Híbridos e elétricos são 2,5% do total de vendas em 2022

Share on facebook
Share on twitter
Share on telegram
Share on whatsapp


Peugeot 3008 Híbrido carregador

Com o aumento na oferta de modelos eletrificados, os licenciamentos de elétricos e híbridos também crescem no país, mas os flex ainda são 81% do total  

O balanço apresentado nesta semana pela Anfavea (Associação Nacional dos Fabricantes de Veículos Automotores) mostrou que os veículos híbridos e elétricos representam 2,5% do total de vendas de automóveis e comerciais leves no Brasil ao longo de 2022. Em 2021, eles eram 1,8% e, em 2020, 1%.

Considerando apenas os modelos 100% elétricos, foram licenciadas 1.752 unidades no ano, o que significa 0,3% do volume para os dois segmentos, ou seja, incluindo automóveis e comerciais leves. Abril registrou um queda, indo de 517 unidades em março para 461 no mês passado. Ainda assim, esses modelos mostram um crescimento significativo frente a 2021, que teve 2.860 licenciamentos nos 12 meses, representando 0,1% do total de vendas.

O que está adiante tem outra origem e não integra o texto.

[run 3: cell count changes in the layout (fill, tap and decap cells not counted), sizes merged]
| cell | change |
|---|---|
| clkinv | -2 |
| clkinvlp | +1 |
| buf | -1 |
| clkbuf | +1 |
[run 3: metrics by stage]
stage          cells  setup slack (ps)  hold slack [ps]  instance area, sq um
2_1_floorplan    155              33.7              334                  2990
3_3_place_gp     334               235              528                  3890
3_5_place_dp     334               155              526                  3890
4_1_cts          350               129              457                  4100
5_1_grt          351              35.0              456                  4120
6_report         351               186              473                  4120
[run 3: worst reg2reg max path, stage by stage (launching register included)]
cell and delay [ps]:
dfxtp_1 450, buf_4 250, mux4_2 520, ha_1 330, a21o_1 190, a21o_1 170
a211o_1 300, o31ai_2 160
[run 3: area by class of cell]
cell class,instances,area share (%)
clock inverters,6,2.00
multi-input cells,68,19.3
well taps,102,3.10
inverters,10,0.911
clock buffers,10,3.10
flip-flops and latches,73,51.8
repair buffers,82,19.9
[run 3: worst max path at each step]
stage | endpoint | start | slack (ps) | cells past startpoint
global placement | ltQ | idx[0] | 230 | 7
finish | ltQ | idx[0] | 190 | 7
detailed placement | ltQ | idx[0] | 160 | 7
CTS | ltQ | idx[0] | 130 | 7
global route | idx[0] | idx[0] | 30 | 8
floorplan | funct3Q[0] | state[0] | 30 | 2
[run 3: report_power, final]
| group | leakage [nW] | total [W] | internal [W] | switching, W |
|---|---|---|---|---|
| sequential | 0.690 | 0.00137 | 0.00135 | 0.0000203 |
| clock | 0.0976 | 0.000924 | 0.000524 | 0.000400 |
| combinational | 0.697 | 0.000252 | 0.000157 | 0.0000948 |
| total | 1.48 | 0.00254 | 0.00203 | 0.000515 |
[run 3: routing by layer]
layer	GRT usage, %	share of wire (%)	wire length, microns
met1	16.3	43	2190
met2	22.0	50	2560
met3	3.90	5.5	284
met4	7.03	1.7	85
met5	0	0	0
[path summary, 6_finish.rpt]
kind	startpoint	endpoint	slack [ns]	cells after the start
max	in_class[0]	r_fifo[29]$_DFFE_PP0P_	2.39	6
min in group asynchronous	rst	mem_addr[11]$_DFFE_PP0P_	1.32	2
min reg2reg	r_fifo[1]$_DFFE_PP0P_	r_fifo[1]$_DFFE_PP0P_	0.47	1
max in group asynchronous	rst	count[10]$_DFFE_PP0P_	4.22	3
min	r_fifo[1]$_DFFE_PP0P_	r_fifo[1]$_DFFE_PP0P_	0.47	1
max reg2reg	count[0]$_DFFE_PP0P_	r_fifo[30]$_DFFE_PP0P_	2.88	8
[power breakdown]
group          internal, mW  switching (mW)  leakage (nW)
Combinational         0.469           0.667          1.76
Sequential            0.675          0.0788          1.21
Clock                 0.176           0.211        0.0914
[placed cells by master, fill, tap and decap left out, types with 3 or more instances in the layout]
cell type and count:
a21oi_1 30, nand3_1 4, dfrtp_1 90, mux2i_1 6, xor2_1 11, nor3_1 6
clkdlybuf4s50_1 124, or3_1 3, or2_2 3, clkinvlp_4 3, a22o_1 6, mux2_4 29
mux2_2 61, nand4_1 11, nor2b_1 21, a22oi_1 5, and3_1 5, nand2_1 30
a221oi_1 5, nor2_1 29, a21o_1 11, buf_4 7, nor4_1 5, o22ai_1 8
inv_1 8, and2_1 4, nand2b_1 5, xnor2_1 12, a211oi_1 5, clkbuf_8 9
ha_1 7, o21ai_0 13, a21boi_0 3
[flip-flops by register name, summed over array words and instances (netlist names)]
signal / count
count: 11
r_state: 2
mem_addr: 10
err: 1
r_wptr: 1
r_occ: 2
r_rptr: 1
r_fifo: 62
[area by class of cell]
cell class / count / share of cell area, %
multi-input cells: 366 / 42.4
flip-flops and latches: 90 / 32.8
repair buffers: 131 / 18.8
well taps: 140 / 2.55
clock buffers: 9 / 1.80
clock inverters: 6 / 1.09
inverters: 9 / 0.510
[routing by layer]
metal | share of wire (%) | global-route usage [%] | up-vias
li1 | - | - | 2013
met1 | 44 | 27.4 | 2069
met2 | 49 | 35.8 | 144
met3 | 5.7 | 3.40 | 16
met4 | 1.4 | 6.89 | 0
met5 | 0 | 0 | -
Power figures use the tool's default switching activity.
### src/rtl/sobel_pkg.sv
// Shared pixel/window types and defaults for the Sobel front end.
// Window element (r,c) sits at bit offset DATA_WIDTH*win_elem(r,c), r=0 top, c=0 left.
package sobel_pkg;

  localparam int DEF_DATA_WIDTH = 24;
  localparam int DEF_IMG_WIDTH  = 100;
  localparam int DEF_IMG_HEIGHT = 100;

  typedef logic [DEF_DATA_WIDTH-1:0]   pixel_t;
  typedef logic [9*DEF_DATA_WIDTH-1:0] window_t;

  function automatic int unsigned win_elem(input int unsigned r, input int unsigned c);
    return 3 * r + c;
  endfunction

endpackage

Quando analisamos os híbridos, eles totalizam 11.239 unidades vendidas em 2022, ou seja, 2,2%. Para comparar, em 2021, foram comercializadas 32.130 unidades ao longo de todo o ano, representando 1,6% do total.

Veja a seguir o gráfico comparativo do volume de licenciamentos de híbridos e elétricos ano a ano:

“Nós fechamos com um número ainda baixo, estamos falando entre 2% e 2,5%. Esse é um número ainda tímido, principalmente porque estamos falando de vendas e não de frota circulante. Mas essas novas tecnologias de propulsão irão crescer gradualmente. Temos os híbridos com uma participação bastante significativa, incluindo os híbridos flex”, afirma o presidente da Anfavea, Márcio de Lima Leite.

A grande parte das vendas de automóveis e comerciais leves no Brasil são de modelos flex, que representam 81% do volume total em 2022, considerando os dados de janeiro a abril. Em segundo lugar aparecem os veículos a diesel, com 13,5%, e depois a gasolina, com 3%.